:: WHAT NEEDS TO BE DONE ::
Show every line of the material that follows in which the word "property" occurs.

:: EXTRACTED INFORMATION ::
File: src/rtl/olst_pkg.sv
// Shared codes and widths for the ordered list engine.
// Command and status codes, field widths. No dependencies.
`default_nettype none

package olst_pkg;

    // Field widths
    localparam int DATA_W = 32;
    localparam int OP_W   = 3;
    localparam int ST_W   = 2;

    // Command codes (carried in s_tuser)
    localparam logic [OP_W-1:0] OP_INS_HEAD   = 3'd0;
    localparam logic [OP_W-1:0] OP_INS_TAIL   = 3'd1;
    localparam logic [OP_W-1:0] OP_INS_ANCHOR = 3'd2;
    localparam logic [OP_W-1:0] OP_DEL_HEAD   = 3'd3;
    localparam logic [OP_W-1:0] OP_DEL_TAIL   = 3'd4;
    localparam logic [OP_W-1:0] OP_DEL_VALUE  = 3'd5;
    localparam logic [OP_W-1:0] OP_READ_OUT   = 3'd6;

    // Status codes (carried in m_tuser[1:0])
    localparam logic [ST_W-1:0] ST_DONE     = 2'd0;
    localparam logic [ST_W-1:0] ST_EMPTY    = 2'd1;
    localparam logic [ST_W-1:0] ST_NOTFOUND = 2'd2;
    localparam logic [ST_W-1:0] ST_FULL     = 2'd3;

endpackage

`default_nettype wire

File: src/rtl/olst_ram.sv
// Generic single-write, single-read RAM with registered read data.
// Standalone; no package dependencies.
`default_nettype none

module olst_ram #(
    parameter int WIDTH = 32,
    parameter int DEPTH = 16
) (
    input  logic                     clk,
    input  logic                     we,
    input  logic [$clog2(DEPTH)-1:0] waddr,
    input  logic [WIDTH-1:0]         wdata,
    input  logic [$clog2(DEPTH)-1:0] raddr,
    output logic [WIDTH-1:0]         rdata
);

    logic [WIDTH-1:0] mem_reg [DEPTH];
    logic [WIDTH-1:0] rdata_reg;

    // Write port and registered read port
    always_ff @(posedge clk)
    begin
        if (we)
        begin
            mem_reg[waddr] <= wdata;
        end
        rdata_reg <= mem_reg[raddr];
    end

    assign rdata = rdata_reg;

endmodule

`default_nettype wire

File: src/rtl/ordered_list_engine.sv
// Ordered list engine top level: command sequencer, shared compare/shift walk.
// Depends on olst_pkg and olst_ram.
//
// Usage:
//   Slave channel takes one command item: s_tuser = op, s_tdata = {anchor_value, value}.
//   Master channel returns result items: m_tdata = elem_value,
//   m_tuser = {list_empty, status}, m_tlast = last result of the command.
//   The list lives in a DEPTH x 32 RAM; one sequencer walks it with a single
//   comparator and one address pointer, one entry per cycle in search and shift walks.
//   s_tready is high only while the sequencer is idle; one command at a time.
//   Insert/delete at head or tail runs the RAM shift walk, one entry per cycle,
//   pipelined through the read register; the anchor/value commands add a search
//   ahead of it, and a search hit hands over straight to the shift walk. Read out
//   handles one element at a time: read issue, then registered read data, then
//   the result is handed over before the next read is issued.
//   Results pass through one output register, so the next command is accepted
//   while a status result still waits on m_tready; a stalled receiver holds the
//   sequencer only when it has a new result to hand over.
//   Reset clears the element count and control state; RAM contents are not
//   cleared, and only entries below the count are ever read.

`default_nettype none

module ordered_list_engine
    import olst_pkg::*;
#(
    parameter int DEPTH = 16
) (
    input  logic        clk,
    input  logic        rst_n,
    // Command items
    input  logic        s_tvalid,
    output logic        s_tready,
    input  logic [63:0] s_tdata,   // [31:0] value, [63:32] anchor_value
    input  logic [2:0]  s_tuser,   // [2:0] op
    // Result items
    output logic        m_tvalid,
    input  logic        m_tready,
    output logic [31:0] m_tdata,   // [31:0] elem_value
    output logic [2:0]  m_tuser,   // [1:0] status, [2] list_empty
    output logic        m_tlast
);

    localparam int AW = $clog2(DEPTH);
    localparam int CW = $clog2(DEPTH + 1);
    localparam logic [CW-1:0] FULL_CNT = CW'(DEPTH);

    typedef enum logic [2:0] {
        S_IDLE,
        S_SEARCH,
        S_SHIFT,
        S_EMIT,
        S_RD_ISSUE,
        S_RD_WAIT
    } state_t;

    state_t            state_reg,   state_next;
    logic [OP_W-1:0]   op_reg,      op_next;
    logic [DATA_W-1:0] value_reg,   value_next;
    logic [DATA_W-1:0] key_reg,     key_next;
    logic [CW-1:0]     count_reg,   count_next;
    logic [AW-1:0]     ptr_reg,     ptr_next;
    logic [CW-1:0]     rem_reg,     rem_next;
    logic [AW-1:0]     pos_reg,     pos_next;
    logic              rd_vld_reg,  rd_vld_next;
    logic [AW-1:0]     rd_addr_reg, rd_addr_next;
    logic [ST_W-1:0]   status_reg,  status_next;
    logic              m_valid_reg, m_valid_next;
    logic [DATA_W-1:0] m_data_reg,  m_data_next;
    logic [2:0]        m_user_reg,  m_user_next;
    logic              m_last_reg,  m_last_next;

    logic              ram_we;
    logic [AW-1:0]     ram_waddr;
    logic [DATA_W-1:0] ram_wdata;
    logic [DATA_W-1:0] ram_rdata;

    logic              out_free;
    logic              start_shift;
    logic [AW-1:0]     start_pos;
    logic [OP_W-1:0]   act_op;
    logic              ins;
    logic              is_full;
    logic              is_empty;
    logic              rd_last;

    olst_ram #(
        .WIDTH (DATA_W),
        .DEPTH (DEPTH)
    ) u_ram (
        .clk   (clk),
        .we    (ram_we),
        .waddr (ram_waddr),
        .wdata (ram_wdata),
        .raddr (ptr_reg),
        .rdata (ram_rdata)
    );

    assign s_tready = (state_reg == S_IDLE);
    assign out_free = !m_valid_reg || m_tready;
    assign is_full  = (count_reg == FULL_CNT);
    assign is_empty = (count_reg == '0);
    assign rd_last  = (CW'(ptr_reg) == count_reg - CW'(1));

    // Command in flight: the arriving one while idle, else the latched one
    assign act_op = (state_reg == S_IDLE) ? s_tuser : op_reg;
    assign ins    = (act_op == OP_INS_HEAD) || (act_op == OP_INS_TAIL)
                 || (act_op == OP_INS_ANCHOR);

    // Sequencer next-state logic
    always_comb
    begin
        state_next   = state_reg;
        op_next      = op_reg;
        value_next   = value_reg;
        key_next     = key_reg;
        count_next   = count_reg;
        ptr_next     = ptr_reg;
        rem_next     = rem_reg;
        pos_next     = pos_reg;
        rd_vld_next  = rd_vld_reg;
        rd_addr_next = rd_addr_reg;
        status_next  = status_reg;
        m_data_next  = m_data_reg;
        m_user_next  = m_user_reg;
        m_last_next  = m_last_reg;
        m_valid_next = m_valid_reg && !m_tready;
        ram_we       = 1'b0;
        ram_waddr    = rd_addr_reg;
        ram_wdata    = ram_rdata;
        start_shift  = 1'b0;
        start_pos    = '0;

        unique case (state_reg)
            S_IDLE:
            begin
                if (s_tvalid)
                begin
                    op_next    = s_tuser;
                    value_next = s_tdata[31:0];
                    key_next   = (s_tuser == OP_INS_ANCHOR) ? s_tdata[63:32] : s_tdata[31:0];
                    unique case (s_tuser)
                        OP_INS_HEAD, OP_INS_TAIL:
                        begin
                            if (is_full)
                            begin
                                status_next = ST_FULL;
                                state_next  = S_EMIT;
                            end
                            else
                            begin
                                start_shift = 1'b1;
                                start_pos   = (s_tuser == OP_INS_HEAD) ? '0
                                                                       : count_reg[AW-1:0];
                            end
                        end
                        OP_INS_ANCHOR, OP_DEL_VALUE:
                        begin
                            if (is_empty)
                            begin
                                status_next = ST_EMPTY;
                                state_next  = S_EMIT;
                            end
                            else
                            begin
                                ptr_next    = '0;
                                rem_next    = count_reg;
                                rd_vld_next = 1'b0;
                                state_next  = S_SEARCH;
                            end
                        end
                        OP_DEL_HEAD, OP_DEL_TAIL:
                        begin
                            if (is_empty)
                            begin
                                status_next = ST_EMPTY;
                                state_next  = S_EMIT;
                            end
                            else
                            begin
                                start_shift = 1'b1;
                                start_pos   = (s_tuser == OP_DEL_HEAD) ? '0
                                                                       : AW'(count_reg - CW'(1));
                            end
                        end
                        OP_READ_OUT:
                        begin
                            if (is_empty)
                            begin
                                status_next = ST_EMPTY;
                                state_next  = S_EMIT;
                            end
                            else
                            begin
                                ptr_next   = '0;
                                state_next = S_RD_ISSUE;
                            end
                        end
                        default:
                        begin
                            // Unused opcode: drop without a result
                            state_next = S_IDLE;
                        end
                    endcase
                end
            end

            S_SEARCH:
            begin
                // Issue the next read while entries remain
                if (rem_reg != '0)
                begin
                    rd_vld_next  = 1'b1;
                    rd_addr_next = ptr_reg;
                    ptr_next     = ptr_reg + AW'(1);
                    rem_next     = rem_reg - CW'(1);
                end
                else
                begin
                    rd_vld_next = 1'b0;
                end
                // Compare the entry read last cycle
                if (rd_vld_reg)
                begin
                    if (ram_rdata == key_reg)
                    begin
                        if (ins && is_full)
                        begin
                            status_next = ST_FULL;
                            rd_vld_next = 1'b0;
                            state_next  = S_EMIT;
                        end
                        else
                        begin
                            start_shift = 1'b1;
                            start_pos   = rd_addr_reg;
                        end
                    end
                    else if (CW'(rd_addr_reg) == count_reg - CW'(1))
                    begin
                        status_next = ST_NOTFOUND;
                        rd_vld_next = 1'b0;
                        state_next  = S_EMIT;
                    end
                end
            end

            S_SHIFT:
            begin
                // Read one entry per cycle, toward pos on insert, away from pos on delete
                if (rem_reg != '0)
                begin
                    rd_vld_next  = 1'b1;
                    rd_addr_next = ptr_reg;
                    ptr_next     = ins ? ptr_reg - AW'(1) : ptr_reg + AW'(1);
                    rem_next     = rem_reg - CW'(1);
                end
                else
                begin
                    rd_vld_next = 1'b0;
                end
                // Write it back one place over
                if (rd_vld_reg)
                begin
                    ram_we    = 1'b1;
                    ram_waddr = ins ? rd_addr_reg + AW'(1) : rd_addr_reg - AW'(1);
                    ram_wdata = ram_rdata;
                end
                // Walk drained: place the new value or drop one entry
                if ((rem_reg == '0) && !rd_vld_reg)
                begin
                    if (ins)
                    begin
                        ram_we     = 1'b1;
                        ram_waddr  = pos_reg;
                        ram_wdata  = value_reg;
                        count_next = count_reg + CW'(1);
                    end
                    else
                    begin
                        count_next = count_reg - CW'(1);
                    end
                    status_next = ST_DONE;
                    state_next  = S_EMIT;
                end
            end

            S_EMIT:
            begin
                if (out_free)
                begin
                    m_valid_next = 1'b1;
                    m_data_next  = '0;
                    m_user_next  = {(op_reg == OP_READ_OUT), status_reg};
                    m_last_next  = 1'b1;
                    state_next   = S_IDLE;
                end
            end

            S_RD_ISSUE:
            begin
                state_next = S_RD_WAIT;
            end

            S_RD_WAIT:
            begin
                if (out_free)
                begin
                    m_valid_next = 1'b1;
                    m_data_next  = ram_rdata;
                    m_user_next  = {1'b0, ST_DONE};
                    m_last_next  = rd_last;
                    if (rd_last)
                    begin
                        state_next = S_IDLE;
                    end
                    else
                    begin
                        ptr_next   = ptr_reg + AW'(1);
                        state_next = S_RD_ISSUE;
                    end
                end
            end

            default:
            begin
                state_next = S_IDLE;
            end
        endcase

        // Set up the shift walk around start_pos
        if (start_shift)
        begin
            state_next  = S_SHIFT;
            rd_vld_next = 1'b0;
            pos_next    = start_pos;
            if (ins)
            begin
                ptr_next = AW'(count_reg - CW'(1));
                rem_next = count_reg - CW'(start_pos);
            end
            else
            begin
                ptr_next = start_pos + AW'(1);
                rem_next = count_reg - CW'(start_pos) - CW'(1);
            end
        end
    end

    // State and registered outputs
    always_ff @(posedge clk or negedge rst_n)
    begin
        if (!rst_n)
        begin
            state_reg   <= S_IDLE;
            op_reg      <= '0;
            value_reg   <= '0;
            key_reg     <= '0;
            count_reg   <= '0;
            ptr_reg     <= '0;
            rem_reg     <= '0;
            pos_reg     <= '0;
            rd_vld_reg  <= 1'b0;
            rd_addr_reg <= '0;
            status_reg  <= ST_DONE;
            m_valid_reg <= 1'b0;
            m_data_reg  <= '0;
            m_user_reg  <= '0;
            m_last_reg  <= 1'b0;
        end
        else
        begin
            state_reg   <= state_next;
            op_reg      <= op_next;
            value_reg   <= value_next;
            key_reg     <= key_next;
            count_reg   <= count_next;
            ptr_reg     <= ptr_next;
            rem_reg     <= rem_next;
            pos_reg     <= pos_next;
            rd_vld_reg  <= rd_vld_next;
            rd_addr_reg <= rd_addr_next;
            status_reg  <= status_next;
            m_valid_reg <= m_valid_next;
            m_data_reg  <= m_data_next;
            m_user_reg  <= m_user_next;
            m_last_reg  <= m_last_next;
        end
    end

    assign m_tvalid = m_valid_reg;
    assign m_tdata  = m_data_reg;
    assign m_tuser  = m_user_reg;
    assign m_tlast  = m_last_reg;

    // Element count never exceeds capacity
    a_count_bound: assert property (@(posedge clk) disable iff (!rst_n)
        count_reg <= FULL_CNT)
        else $error("element count above capacity");

    // Empty read-out result is a single, zero, final item
    a_empty_result: assert property (@(posedge clk) disable iff (!rst_n)
        (m_valid_reg && m_user_reg[2]) |->
            (m_last_reg && (m_user_reg[1:0] == ST_EMPTY) && (m_data_reg == '0)))
        else $error("malformed empty read-out result");

    // A pending status result waits while the output is blocked
    a_emit_hold: assert property (@(posedge clk) disable iff (!rst_n)
        ((state_reg == S_EMIT) && m_valid_reg && !m_tready) |=> (state_reg == S_EMIT))
        else $error("status result dropped under back-pressure");

    // The list store is only written during a shift walk
    a_write_in_shift: assert property (@(posedge clk) disable iff (!rst_n)
        ram_we |-> (state_reg == S_SHIFT))
        else $error("list store written outside shift walk");

endmodule

`default_nettype wire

:: SOLUTION FOR THIS PROBLEM ::
    a_count_bound: assert property (@(posedge clk) disable iff (!rst_n)
    a_empty_result: assert property (@(posedge clk) disable iff (!rst_n)
    a_emit_hold: assert property (@(posedge clk) disable iff (!rst_n)
    a_write_in_shift: assert property (@(posedge clk) disable iff (!rst_n)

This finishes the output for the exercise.